Нельзя сказать, что слуги не любили или боялись ее. Она была женщина гуманная и добрая, но требовала послушания и уважения к себе. Ей редко приходилось повышать на кого-нибудь голос или прибегать к телесным наказаниям, столь часто используемым другими людьми, облеченными властью. Даже взбалмошный Томас выполнял ее требования беспрекословно.

Дети обожали мать, слуги благословляли благочестивую и щедрую госпожу. Очень немногие покидали службу у леди Сеймур по собственной воле.

Мать неизменно стремилась внушать всем, кто был под ее началом, добродетели целомудрия, честности, смирения и покорности. Дочерей она растила преданными и послушными родителям, а когда придет время, то и мужьям, приучала их вести себя достойно, как подобает христианкам благородного происхождения. Но прежде всего она учила своих детей любить Господа, уважать тех, кто лучше их, почитать короля и папу римского.

Часто, стоя у большого, дочиста выскребенного кухонного стола, перегоняя духи или лечебные настойки в винокурне, мать предавалась воспоминаниям о прошлом, поскольку верила, что ее дети впишут свои страницы в семейную историю. Все они наизусть выучили, что она родилась в семье Уэнтворт в Саффолке и ее предками были король Эдуард III, представители могущественного дома Невилл и сэр Генри Горячая Шпора Перси, герой стародавней битвы при Шрусбери. В молодости она слыла красавицей. Даже сейчас, в сорок один год, леди Сеймур отличалась округлыми, как у куропатки, формами, имела чистое румяное лицо и густые светлые волосы.

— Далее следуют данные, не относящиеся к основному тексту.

File: config.mk
export PLATFORM = sky130hd
export DESIGN_NAME = intersection_controller
export DESIGN_NICKNAME = d
export VERILOG_FILES = /design/src/rtl/intersection_controller.sv
export SDC_FILE = /design/constraint.sdc
export NUM_CORES = 1
export LEC_CHECK = 0
export ABC_CLOCK_PERIOD_IN_PS = 3200
export BUFFER_PORTS_ARGS = -buffer_cell sky130_fd_sc_hd__buf_2
export CORE_MARGIN = 4
export CORE_UTILIZATION = 45
export DETAILED_ROUTE_END_ITERATION = 12
export PLACE_DENSITY = 0.74
export RECOVER_POWER = 100
export SETUP_SLACK_MARGIN = 0.05
export SLEW_MARGIN = 20
export SYNTH_ARGS = -nofsm -noshare
export SYNTH_HDL_FRONTEND = slang
export SYNTH_SLANG_ARGS = --single-unit
File: constraint.sdc
create_clock -name clk -period 3.2 [get_ports clk]
set_input_delay 0.64 -clock clk [delete_from_list [all_inputs] [get_ports clk]]
set_output_delay 0.64 -clock clk [all_outputs]
set_load 0.01 [all_outputs]
[config.mk]
export PLATFORM = sky130hd
export DESIGN_NAME = ps2_keyboard_rx_flat
export DESIGN_NICKNAME = d
export VERILOG_FILES = /design/src/rtl/ps2_keyboard_rx_pkg.sv /design/src/rtl/ps2_keyboard_rx_if.sv /design/src/rtl/ps2_keyboard_rx_fifo.sv /design/src/rtl/ps2_keyboard_rx.sv /design/src/flat_wrapper.sv
export SDC_FILE = /design/constraint.sdc
export NUM_CORES = 1
export LEC_CHECK = 0
export CAP_MARGIN = 20
export CELL_PAD_IN_SITES_DETAIL_PLACEMENT = 0
export CELL_PAD_IN_SITES_GLOBAL_PLACEMENT = 1
export CORE_UTILIZATION = 39
export CTS_BUF_LIST = sky130_fd_sc_hd__clkbuf_4 sky130_fd_sc_hd__clkbuf_8
export CTS_CLUSTER_SIZE = 10
export DETAILED_ROUTE_END_ITERATION = 16
export PLACE_DENSITY = 0.63
export SETUP_SLACK_MARGIN = 0.4
export SLEW_MARGIN = 10
export SYNTH_ARGS = -nofsm -noshare
export SYNTH_HDL_FRONTEND = slang
export SYNTH_SLANG_ARGS = --single-unit
[constraint.sdc]
create_clock -name clk -period 6.9 [get_ports clk]
set_input_delay 2.07 -clock clk [delete_from_list [all_inputs] [get_ports clk]]
set_output_delay 2.07 -clock clk [all_outputs]
set_load 0.02 [all_outputs]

— В семнадцать лет, — любила она повторять Джейн и Марджери, — я была девушкой в свите герцогини Норфолк в Йоркшире. В Майские дни в замке шерифа Хаттона устроили живые картины, и молодого поэта мастера Скелтона в знак признания его таланта наградили гирляндой из шелка, золота и жемчуга. Он посвятил мне стихотворение. — Взгляд леди Сеймур становился отстраненным, словно перед ее глазами представали те давно минувшие дни, и она вновь ощущала себя юной девушкой, только вступающей в жизнь. — Оно было надписано: «Госпоже Марджери Уэнтворт». Он называл меня нежной примулой.

Джейн считала, что такое сравнение уместно и сейчас. В семейных бумагах до сих пор хранилась копия этого стихотворения, переписанная чьим-то острым почерком. Несколько раз при случае ее доставали и показывали.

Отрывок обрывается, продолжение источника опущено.